A reason that one should be very cautious in attempting to use average shear stress criteria to predict failure of lap joints is illustrated in Fig. 7. This figure shows the force required to cause failure in ASTM D-1002 lap joint specimens using steel adherends of differing thicknesses. Note that for a given applied load, the ‘‘average shear stress’’ for all adherend thickness would be the same (i. e., the applied force divided by the area of

overlap). If there was a one-to-one correspondence between this stress and failure, one would expect failure load to be independent of the adherend thickness. It is obvious from this figure that this is not the case. Similar results were obtained by Guess et al. [8]. The trends shown in Fig. 7 can be quantitatively explained using numerical methods and fracture mechanics [2,8]. Fracture mechanics is discussed later in the chapter.

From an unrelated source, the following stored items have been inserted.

### config.mk
export PLATFORM = sky130hd
export DESIGN_NAME = sgod_core
export DESIGN_NICKNAME = d
export VERILOG_FILES = /design/src/sgod_pkg.sv /design/src/sgod_core.sv
export SDC_FILE = /design/constraint.sdc
export NUM_CORES = 1
export LEC_CHECK = 0
export BUFFER_PORTS_ARGS = -buffer_cell sky130_fd_sc_hd__clkbuf_2
export CORE_MARGIN = 2
export CORE_UTILIZATION = 55
export DETAILED_ROUTE_END_ITERATION = 8
export MAX_ROUTING_LAYER = met4
export PLACE_DENSITY = 0.77
export REMOVE_ABC_BUFFERS = 1
export SLEW_MARGIN = 25
export SYNTH_ARGS = -nofsm -noshare
export SYNTH_HDL_FRONTEND = slang
export SYNTH_SLANG_ARGS = --single-unit
### constraint.sdc
create_clock -name clk -period 6.2 [get_ports clk]
set_input_delay 0.93 -clock clk [delete_from_list [all_inputs] [get_ports clk]]
set_output_delay 0.93 -clock clk [all_outputs]
set_load 0.01 [all_outputs]
### src/sgod_pkg.sv
package sgod_pkg;

  localparam int MaxPointsDefault = 1024;

  // Parse phase of the glyph record
  typedef enum logic [3:0] {
    PH_WAIT  = 4'd0,
    PH_HEAD  = 4'd1,
    PH_ENDS  = 4'd2,
    PH_ILEN  = 4'd3,
    PH_INST  = 4'd4,
    PH_FLAGS = 4'd5,
    PH_XS    = 4'd6,
    PH_YS    = 4'd7,
    PH_DONE  = 4'd8
  } phase_t;

  // Sequencer state of the engine
  typedef enum logic [2:0] {
    E_IDLE,
    E_FILL,
    E_SKRD,
    E_SKCK,
    E_XEX,
    E_YEX
  } eng_t;

  // Result kinds
  localparam logic [2:0] KIND_COUNT = 3'd0;
  localparam logic [2:0] KIND_BBOX  = 3'd1;
  localparam logic [2:0] KIND_END   = 3'd2;
  localparam logic [2:0] KIND_INST  = 3'd3;
  localparam logic [2:0] KIND_POINT = 3'd4;
  localparam logic [2:0] KIND_ERROR = 3'd5;

  // Error codes
  localparam logic [1:0] ERR_NONE      = 2'd0;
  localparam logic [1:0] ERR_COMPOSITE = 2'd1;
  localparam logic [1:0] ERR_POINTS    = 2'd2;

  // Flag bit positions
  localparam int FB_XSHORT = 1;
  localparam int FB_YSHORT = 2;
  localparam int FB_REPEAT = 3;
  localparam int FB_XSAME  = 4;
  localparam int FB_YSAME  = 5;

  typedef struct packed {
    logic [2:0]         kind;
    logic [15:0]        item_index;
    logic [15:0]        word_value;
    logic signed [31:0] point_x;
    logic signed [31:0] point_y;
    logic [7:0]         point_flags;
    logic [1:0]         error_code;
    logic               last_of_glyph;
  } res_t;

endpackage

### src/sgod_core.sv
module sgod_core #(
  parameter int MAX_POINTS = sgod_pkg::MaxPointsDefault
) (
  input  logic                          clk,
  input  logic                          rst,
  input  logic                          in_valid,
  output logic                          in_ready,
  input  logic [7:0]                    in_byte,
  input  logic                          in_start,
  input  logic                          out_free,
  output logic                          res_load,
  output sgod_pkg::res_t                res,
  output logic                          fl_we,
  output logic [$clog2(MAX_POINTS)-1:0] fl_waddr,
  output logic [7:0]                    fl_wdata,
  input  logic [7:0]                    fl_rdata,
  output logic                          x_we,
  output logic [$clog2(MAX_POINTS)-1:0] x_waddr,
  output logic [31:0]                   x_wdata,
  input  logic [31:0]                   x_rdata,
  output logic [$clog2(MAX_POINTS)-1:0] raddr
);

  localparam int AW   = $clog2(MAX_POINTS);
  localparam int CW   = $clog2(MAX_POINTS + 1);
  localparam int FCW  = (CW > 16) ? CW : 16;

  sgod_pkg::phase_t phase, phase_next;
  sgod_pkg::eng_t   eng, eng_next;
  logic [7:0]       hi, hi_next;
  logic             half, half_next;
  logic [FCW-1:0]   fc, fc_next;
  logic [15:0]      ct, ct_next;
  logic [15:0]      pt, pt_next;
  logic [15:0]      rem, rem_next;
  logic             rep, rep_next;
  logic [31:0]      rx, rx_next;
  logic [31:0]      ry, ry_next;
  logic [7:0]       lastf, lastf_next;
  logic [7:0]       blat, blat_next;
  logic [FCW-1:0]   fill_cnt, fill_cnt_next;

  // Effective view of the record state, with a glyph start folded in
  logic             acc, gs;
  sgod_pkg::phase_t ph_e;
  logic             half_e;
  logic [FCW-1:0]   fc_e;
  logic [15:0]      ct_e;
  logic [7:0]       b_cur;
  logic [15:0]      word;
  logic [FCW-1:0]   n_pts;
  logic [FCW-1:0]   room, run;
  logic             end_last, too_many, fc_done, fc_last;
  logic             xneed, yneed;
  logic [31:0]      bext, dx, dy, rx_sum, ry_sum;

  assign acc    = in_valid && in_ready;
  assign gs     = acc && in_start;
  assign ph_e   = gs ? sgod_pkg::PH_HEAD : phase;
  assign half_e = gs ? 1'b0 : half;
  assign fc_e   = gs ? '0 : fc;
  assign ct_e   = gs ? 16'd0 : ct;
  assign b_cur  = (eng == sgod_pkg::E_IDLE) ? in_byte : blat;
  assign word   = {hi, b_cur};
  assign n_pts  = FCW'(pt) + FCW'(1);
  assign room   = n_pts - fc;
  assign run    = (FCW'(in_byte) < room) ? FCW'(in_byte) : room;
  assign end_last = ({1'b0, fc} + (FCW+1)'(1)) >= (FCW+1)'(ct);
  assign too_many = 32'(word) >= 32'(MAX_POINTS);
  assign fc_done  = fc >= n_pts;
  assign fc_last  = ({1'b0, fc} + (FCW+1)'(1)) >= {1'b0, n_pts};

  // Delta decode from the flag read out of the store
  assign xneed  = !fl_rdata[sgod_pkg::FB_XSHORT];
  assign yneed  = !fl_rdata[sgod_pkg::FB_YSHORT] && !fl_rdata[sgod_pkg::FB_YSAME];
  assign bext   = {24'd0, blat};
  assign dx     = !xneed ? (fl_rdata[sgod_pkg::FB_XSAME] ? bext : (32'd0 - bext))
                         : {{16{word[15]}}, word};
  assign dy     = fl_rdata[sgod_pkg::FB_YSHORT]
                  ? (fl_rdata[sgod_pkg::FB_YSAME] ? bext : (32'd0 - bext))
                  : (fl_rdata[sgod_pkg::FB_YSAME] ? 32'd0 : {{16{word[15]}}, word});
  assign rx_sum = rx + dx;
  assign ry_sum = ry + dy;

  // Next state
  always_comb begin
    phase_next    = phase;
    eng_next      = eng;
    hi_next       = hi;
    half_next     = half;
    fc_next       = fc;
    ct_next       = ct;
    pt_next       = pt;
    rem_next      = rem;
    rep_next      = rep;
    rx_next       = rx;
    ry_next       = ry;
    lastf_next    = lastf;
    blat_next     = blat;
    fill_cnt_next = fill_cnt;
    unique case (eng)
      sgod_pkg::E_IDLE: begin
        if (acc) begin
          blat_next = in_byte;
          if (gs) begin
            phase_next = sgod_pkg::PH_HEAD;
            hi_next    = 8'd0;
            half_next  = 1'b0;
            fc_next    = '0;
            ct_next    = 16'd0;
            pt_next    = 16'd0;
            rem_next   = 16'd0;
            rep_next   = 1'b0;
            rx_next    = 32'd0;
            ry_next    = 32'd0;
          end
          case (ph_e)
            sgod_pkg::PH_HEAD: begin
              if (!half_e) begin
                hi_next   = in_byte;
                half_next = 1'b1;
              end else begin
                half_next = 1'b0;
                if (fc_e == '0) begin
                  if (word[15]) begin
                    phase_next = sgod_pkg::PH_DONE;
                  end else begin
                    ct_next = word;
                    fc_next = FCW'(1);
                  end
                end else if (fc_e >= FCW'(4)) begin
                  phase_next = (ct_e == 16'd0) ? sgod_pkg::PH_DONE : sgod_pkg::PH_ENDS;
                  fc_next    = '0;
                end else begin
                  fc_next = fc_e + FCW'(1);
                end
              end
            end
            sgod_pkg::PH_ENDS: begin
              if (!half) begin
                hi_next   = in_byte;
                half_next = 1'b1;
              end else begin
                half_next = 1'b0;
                if (end_last) begin
                  if (too_many) begin
                    phase_next = sgod_pkg::PH_DONE;
                  end else begin
                    pt_next    = word;
                    phase_next = sgod_pkg::PH_ILEN;
                    fc_next    = '0;
                  end
                end else begin
                  fc_next = fc + FCW'(1);
                end
              end
            end
            sgod_pkg::PH_ILEN: begin
              if (!half) begin
                hi_next   = in_byte;
                half_next = 1'b1;
              end else begin
                half_next  = 1'b0;
                rem_next   = word;
                fc_next    = '0;
                phase_next = (word != 16'd0) ? sgod_pkg::PH_INST : sgod_pkg::PH_FLAGS;
              end
            end
            sgod_pkg::PH_INST: begin
              fc_next  = fc + FCW'(1);
              rem_next = rem - 16'd1;
              if (rem == 16'd1) begin
                phase_next = sgod_pkg::PH_FLAGS;
                fc_next    = '0;
              end
            end
            sgod_pkg::PH_FLAGS: begin
              if (rep) begin
                rep_next = 1'b0;
                if (run != '0) begin
                  fill_cnt_next = run;
                  eng_next      = sgod_pkg::E_FILL;
                end else if (fc_done) begin
                  phase_next = sgod_pkg::PH_XS;
                  fc_next    = '0;
                  eng_next   = sgod_pkg::E_SKRD;
                end
              end else begin
                fc_next    = fc + FCW'(1);
                lastf_next = in_byte;
                if (in_byte[sgod_pkg::FB_REPEAT]) begin
                  rep_next = 1'b1;
                end else if (fc_last) begin
                  phase_next = sgod_pkg::PH_XS;
                  fc_next    = '0;
                  eng_next   = sgod_pkg::E_SKRD;
                end
              end
            end
            sgod_pkg::PH_XS: eng_next = sgod_pkg::E_XEX;
            sgod_pkg::PH_YS: eng_next = sgod_pkg::E_YEX;
            default: ;
          endcase
        end
      end
      sgod_pkg::E_FILL: begin
        fc_next       = fc + FCW'(1);
        fill_cnt_next = fill_cnt - FCW'(1);
        if (fill_cnt == FCW'(1)) begin
          if (fc_last) begin
            phase_next = sgod_pkg::PH_XS;
            fc_next    = '0;
            eng_next   = sgod_pkg::E_SKRD;
          end else begin
            eng_next = sgod_pkg::E_IDLE;
          end
        end
      end
      sgod_pkg::E_SKRD: begin
        if (fc_done) begin
          phase_next = sgod_pkg::PH_YS;
          fc_next    = '0;
          eng_next   = sgod_pkg::E_IDLE;
        end else begin
          eng_next = sgod_pkg::E_SKCK;
        end
      end
      sgod_pkg::E_SKCK: begin
        if (fl_rdata[sgod_pkg::FB_XSHORT] || !fl_rdata[sgod_pkg::FB_XSAME]) begin
          eng_next = sgod_pkg::E_IDLE;
        end else begin
          fc_next  = fc + FCW'(1);
          eng_next = sgod_pkg::E_SKRD;
        end
      end
      sgod_pkg::E_XEX: begin
        if (xneed && !half) begin
          hi_next   = blat;
          half_next = 1'b1;
          eng_next  = sgod_pkg::E_IDLE;
        end else begin
          half_next = 1'b0;
          rx_next   = rx_sum;
          fc_next   = fc + FCW'(1);
          eng_next  = sgod_pkg::E_SKRD;
        end
      end
      sgod_pkg::E_YEX: begin
        if (yneed && !half) begin
          hi_next   = blat;
          half_next = 1'b1;
          eng_next  = sgod_pkg::E_IDLE;
        end else if (out_free) begin
          half_next = 1'b0;
          ry_next   = ry_sum;
          fc_next   = fc + FCW'(1);
          eng_next  = sgod_pkg::E_IDLE;
          if (fc_last) begin
            phase_next = sgod_pkg::PH_DONE;
          end
        end
      end
      default: eng_next = sgod_pkg::E_IDLE;
    endcase
  end

  // Outputs: handshake, store ports and result
  always_comb begin
    in_ready = (eng == sgod_pkg::E_IDLE) && out_free;
    raddr    = fc[AW-1:0];
    fl_waddr = fc[AW-1:0];
    x_waddr  = fc[AW-1:0];
    fl_we    = (eng == sgod_pkg::E_FILL) ||
               (acc && ph_e == sgod_pkg::PH_FLAGS && !rep);
    fl_wdata = (eng == sgod_pkg::E_FILL) ? lastf : in_byte;
    x_we     = 1'b0;
    x_wdata  = rx;
    if (eng == sgod_pkg::E_SKCK) begin
      x_we = !(fl_rdata[sgod_pkg::FB_XSHORT] || !fl_rdata[sgod_pkg::FB_XSAME]);
    end else if (eng == sgod_pkg::E_XEX) begin
      x_we    = !xneed || half;
      x_wdata = rx_sum;
    end
    res_load = 1'b0;
    res      = '0;
    if (acc && half_e && ph_e == sgod_pkg::PH_HEAD) begin
      res_load        = 1'b1;
      res.word_value  = word;
      if (fc_e == '0) begin
        if (word[15]) begin
          res.kind          = sgod_pkg::KIND_ERROR;
          res.error_code    = sgod_pkg::ERR_COMPOSITE;
          res.last_of_glyph = 1'b1;
        end else begin
          res.kind = sgod_pkg::KIND_COUNT;
        end
      end else begin
        res.kind          = sgod_pkg::KIND_BBOX;
        res.item_index    = fc_e[15:0] - 16'd1;
        res.last_of_glyph = (fc_e == FCW'(4)) && (ct_e == 16'd0);
      end
    end else if (acc && half_e && ph_e == sgod_pkg::PH_ENDS) begin
      res_load       = 1'b1;
      res.word_value = word;
      if (end_last && too_many) begin
        res.kind          = sgod_pkg::KIND_ERROR;
        res.error_code    = sgod_pkg::ERR_POINTS;
        res.last_of_glyph = 1'b1;
      end else begin
        res.kind       = sgod_pkg::KIND_END;
        res.item_index = fc[15:0];
      end
    end else if (acc && ph_e == sgod_pkg::PH_INST) begin
      res_load       = 1'b1;
      res.kind       = sgod_pkg::KIND_INST;
      res.item_index = fc[15:0];
      res.word_value = {8'd0, in_byte};
    end else if (eng == sgod_pkg::E_YEX && (!yneed || half) && out_free) begin
      res_load          = 1'b1;
      res.kind          = sgod_pkg::KIND_POINT;
      res.item_index    = fc[15:0];
      res.point_x       = x_rdata;
      res.point_y       = ry_sum;
      res.point_flags   = fl_rdata;
      res.last_of_glyph = fc_last;
    end
  end

  // Control registers
  always_ff @(posedge clk) begin
    if (rst) begin
      phase    <= sgod_pkg::PH_WAIT;
      eng      <= sgod_pkg::E_IDLE;
      hi       <= 8'd0;
      half     <= 1'b0;
      fc       <= '0;
      ct       <= 16'd0;
      pt       <= 16'd0;
      rem      <= 16'd0;
      rep      <= 1'b0;
      rx       <= 32'd0;
      ry       <= 32'd0;
      fill_cnt <= '0;
    end else begin
      phase    <= phase_next;
      eng      <= eng_next;
      hi       <= hi_next;
      half     <= half_next;
      fc       <= fc_next;
      ct       <= ct_next;
      pt       <= pt_next;
      rem      <= rem_next;
      rep      <= rep_next;
      rx       <= rx_next;
      ry       <= ry_next;
      fill_cnt <= fill_cnt_next;
    end
  end

  // Payload registers
  always_ff @(posedge clk) begin
    lastf <= lastf_next;
    blat  <= blat_next;
  end

`ifndef SYNTHESIS
  a_fc_bound: assert property (@(posedge clk) disable iff (rst)
    (phase == sgod_pkg::PH_FLAGS || phase == sgod_pkg::PH_YS) |-> (fc <= n_pts))
    else $error("point counter past point count");
  a_fill_nonzero: assert property (@(posedge clk) disable iff (rst)
    (eng == sgod_pkg::E_FILL) |-> (fill_cnt != '0) && (fc < n_pts))
    else $error("repeat fill out of range");
  a_res_room: assert property (@(posedge clk) disable iff (rst)
    res_load |-> out_free)
    else $error("result loaded into a full output register");
  a_one_write: assert property (@(posedge clk) disable iff (rst)
    !(fl_we && x_we))
    else $error("flag and x stores written together");
  a_fill_from_flags: assert property (@(posedge clk) disable iff (rst)
    (eng == sgod_pkg::E_FILL) |-> $past(eng) == sgod_pkg::E_FILL ||
      $past(phase) == sgod_pkg::PH_FLAGS)
    else $error("repeat fill outside flag phase");
`endif

endmodule

**After elaboration in Yosys (flattened, before gate mapping)**

Cells that the tools add are included.

- Bitwise gates (word level): 1
- Add/subtract/negate cells: 11
- Equality and inequality tests: 35
- Order comparisons: 6
- Muxes and demuxes: 150
- Reduce and logical (&&, ||, !) cells: 50

Operator list:

| kind | number |
|---|---|
| two-way mux 16 bit | 41 |
| two-way mux 32 bit | 12 |
| two-way mux 72 bit | 4 |
| one-hot mux 32 bit (2 select lines) | 2 |
| one-hot mux 16 bit (6 select lines) | 1 |
| two-way mux 4 bit | 23 |
| one-hot mux 16 bit (5 select lines) | 1 |
| two-way mux 8 bit | 9 |
| two-way mux 35 bit | 2 |
| adder 32 bit | 2 |
| one-hot mux 16 bit (2 select lines) | 2 |
| adder 16 x 1 -> 16 bit, second input constant | 3 |
| subtractor 16 x 1 -> 16 bit, second input constant | 3 |
| two-way mux 3 bit | 14 |
| two-way mux 19 bit | 2 |
| greater-or-equal comparator 17 x 16 -> 1 bit | 2 |
| == test 16 x 1 -> 1 bit, second input constant | 2 |
| zero test 16 bit | 2 |
| nonzero test 16 bit | 2 |
| != test 2 bit, second input constant | 14 |
| one-hot mux 8 bit (3 select lines) | 1 |
| two-way mux 1 bit | 22 |
| one-hot mux 4 bit (5 select lines) | 1 |
| one-hot mux 3 bit (6 select lines) | 1 |
| other kinds (41) | 85 |

- Output and inout port bits: 184
- Word-level logic and storage cells: 267
- Input bits: 53
- Bits in registers: 177

**Logic depth before layout (Yosys ltp)**

Gate-level depths: netlist (run 1).

- Word-level depth: 13
- Depth in mapped cells: 21

**Worst setup path before layout (run 1)**

Ideal clock, no wire load.

- Kind: reg-to-output
- Start point: register blat[0]
- End point: output x_wdata[30]
- Stages on the path, launching flop included: 19
- Data arrival time: 4,602 ps
- Buffers on the path: 0
- Path slack: 668 ps
- Cell sequence: edfxtp_1 -> inv_1 -> ha_1 -> nor3b_1 -> nor3b_1 -> nor3b_1 -> o21a_1 -> nor2_1 -> ha_1 -> a211o_1 -> or3_1 -> o31a_1 -> a221o_1 -> a41oi_1 -> a211oi_1 -> a41o_1 -> o41ai_1 -> xor2_1 -> o21ai_0

- Word-level cells in the longest chain between the ends: 6
- Elaborated cells between the ends (all ways): 7

RTL lines:

| what | line | RTL |
|---|---|---|
| from (decl) | sgod_core.sv:40 | `logic [7:0] blat, blat_next;` |
| from (signal assigned) | sgod_core.sv:363 | `blat <= blat_next;` |
| subtractor 1 x 8 -> 9 bit | sgod_core.sv:77 | `assign dx = !xneed ? (fl_rdata[sgod_pkg::FB_XSAME] ? bext : (32'd0 - bext))` |
| two-way mux 32 bit | sgod_core.sv:77 |  |
| two-way mux 32 bit (*) | sgod_core.sv:77 |  |
| adder 32 bit (*) | sgod_core.sv:82 | `assign rx_sum = rx + dx;` |
| two-way mux 32 bit (*) | sgod_core.sv:280 | `end else if (eng == sgod_pkg::E_XEX) begin` |
| two-way mux 32 bit (*) | sgod_core.sv:278 | `if (eng == sgod_pkg::E_SKCK) begin` |
| to (decl) | sgod_core.sv:19 | `output logic [31:0] x_wdata,` |

Mark *: on every way between the ends. The rest lies on a longest branch, timed or not.

==> metrics, run 1 <==
status=completed; crit path DAT=around 5000 ps; Reg clk slew, reported paths=around 80 ps; Worst Hold Depth=2; grt ovf=0; Die Span Y=about 180 um; Crit. Startpoint=fc[0]; Sink Count=177; antenna-violating nets left=0; dpl hpwl=about 47000 um; Synth Area per Inst=a little over 7 um2; drt pass-1 iters=8; Post-synth ARST share=0; Post-Synth Adder-Cell Area=0.0982; reg-to-reg startpoint=pt[0]; critical path startpoint category=register; Yosys reg bits=between 150 and 200; Max Slew Vio Count=0; Num CTS Buffers=17; clock latency on the worst-skew pair=roughly 460 ps; MaxCap Viol Count=0; vias per cell=~6.6; initial antenna violation count=1; clock root buffer=clkbuf_16; multi-input logic area=roughly 12000 um2; post-synthesis xor/xnor area fraction=0.0485; largest net degree at the start of global routing=80; area leader, netlist=dfxtp_1; Crit Path Class=register to primary output; vias in the first global route=about 18000; Die Area=about 32000 um2; Post-Syn Instances=~2400; leakage power=between 8 and 9 nW; Yosys top cell area share=0.192; clock skew=~15 ps; largest family of logic cells by synthesized area=compound AO/OA/AOI/OAI gates; hold slack=482 ps; Max IR drop VDD=~0.15 mV; post-synthesis simple-gate area fraction=0.266; Pwr Density=~160 nW/um2; Core Region=between 20000 and 30000 um2; Post-synth top flop=dfxtp_1; PortBufs=236; CTS tree=yes; global-route wire length before repair=97300 um; CP Capture Type=primary output; Area growth syn-to-layout=14.0%; wire length per cell=~22 um; Residual DRC=0; Die X=~180 um; clock period minus final worst setup slack=~6000 ps; CP Cell Sequence=ha_2 > nand3_1 > nor3_2 > buf_4 > and4_1 > xnor2_1 > inv_1 > ha_1 > and4_1 > a41o_1 > a31o_2 > nor3_2 > a211oi_1 > a31oi_1 > buf_12 > nor2_1 > nand3_1 > o21ai_0 > a21oi_1 > clkbuf_2; register area share after synthesis=0.221; stages on the worst setup path=20; Synth Area in Compound Gates=0.283; final worst setup slack=223 ps; CP max stage delay=approximately 540 ps; DRT iter0 DRCs=2372; CTS H-Tree Depth=4; Final Util=0.641; Rows=63; layout net count=between 2000 and 3000; R2R setup slack=560 ps; dpl ws=-10.9 ps; mux cell area share after synthesis=0.0127; boundary pin count=between 200 and 250; CP max-delay cell=dfxtp_2; yosys synthesis warning count=0; worst min path class=register to register; Worst Path Buf+Inv=4; final WL=roughly 64000 um; Hold Buf Count CTS=0; Fillers=~2800; top-count cell post-synth=nor2_1; largest cells by area after synthesis=dfxtp_1 (19%), ha_1 (9.5%), nor2_1 (6.4%); sequential cell area=3700 um2; Synth top cells by count=nor2_1 (285), a21oi_1 (211), nand2_1 (201); layout cells sized above 1=0.167; delay-heaviest family, CP=simple AND/OR/NAND/NOR gates; Reg-to-Reg End=fill_cnt[14]; library cells used by synthesis=87; Slew @ Worst Pin=1130 ps; CP Max Fanout=17; final-report hold violation count=0; f_max=0.167 GHz; routability congestion estimate=around 1.0; Critical Path End=res[99]; Initial Util=0.562; WP data required=between 5000 and 6000 ps; GRT Util Overall=0.403; Post-synth EDFFs=16; worst reg2reg path depth=20; max_slew headroom=0.244; Final Cycle Share=0.964; Via Count=between 15000 and 20000; Setup violations, final=0; mapped cell area=between 15000 and 20000 um2; Bufs on Longest Clock Path=2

A further indication of the popularity of lap shear tests is the number and variety of such tests that have been standardized as illustrated in the following examples. ASTM: D-905, Standard Test Method for Strength Properties of Adhesive Bonds in Shear by Compression Loading, describes test geometry, a shearing tool, and procedures for testing wood and similar materials. ASTM D-906, Standard Test Method for Strength Properties of Adhesive in Plywood Type Construction in Shear by Tension Loading, provides spe­cifications for specimen shape and dimensions, grips and jaws, and testing procedures for testing plywood materials. ASTM D-2339 is a very similar test for plywood construction materials. ASTM D-3930 describes several adhesive tests, including a block shear test for wood-based home construction materials. D-3931 is similar to D-905, but for testing gap­filling adhesives; ASTM D-3163 and D-3l64 are similar to D-1002, except for use with plastics and plastic to metal instead of metal to metal. ASTM D-3983, Standard Test Method for Measuring Strength and Shear Modulus of Non Rigid Adhesives by a Thick Adherend Tensile Lap Specimen, describes a dual-transducer slip gauge, specimen geometry, and methods for determination of adhesive joint strength and modulus. ASTM D-4027 has a similar purpose but uses a more complex ‘‘modified-rail test’’ apparatus. ASTM D-4501 describes a shear tool and holding block arrangement for use in testing the force required to remove a square block of material bonded to a larger plate. D-4501 describes a shear test in which the specimen is a block bonded to a larger plate. D-4562 describes a shear test in which the specimen is a pin bonded inside a collar. The test uses a press to force the pin through the collar, which rests on a support cylinder. The test results in this case are the force required to initiate failure divided by the bonded area between the pin and collar. ASTM E-229 also uses a pin-in-collar type of specimen except that here torsional loading causes the failure. D-4896, Standard Guide for Use of Adhesive-Bonded

Single Lap-Joint Specimen Test Results, is intended to give insight into the interpretation of the results from all the lap shear tests. At other points in ASTM Vol. 15.06 and in this chapter, reference is made to other standard tests that use ‘‘shear-type specimens’’ to explore moisture, and other environmental, fatigue, and creep effects in adhesive joints.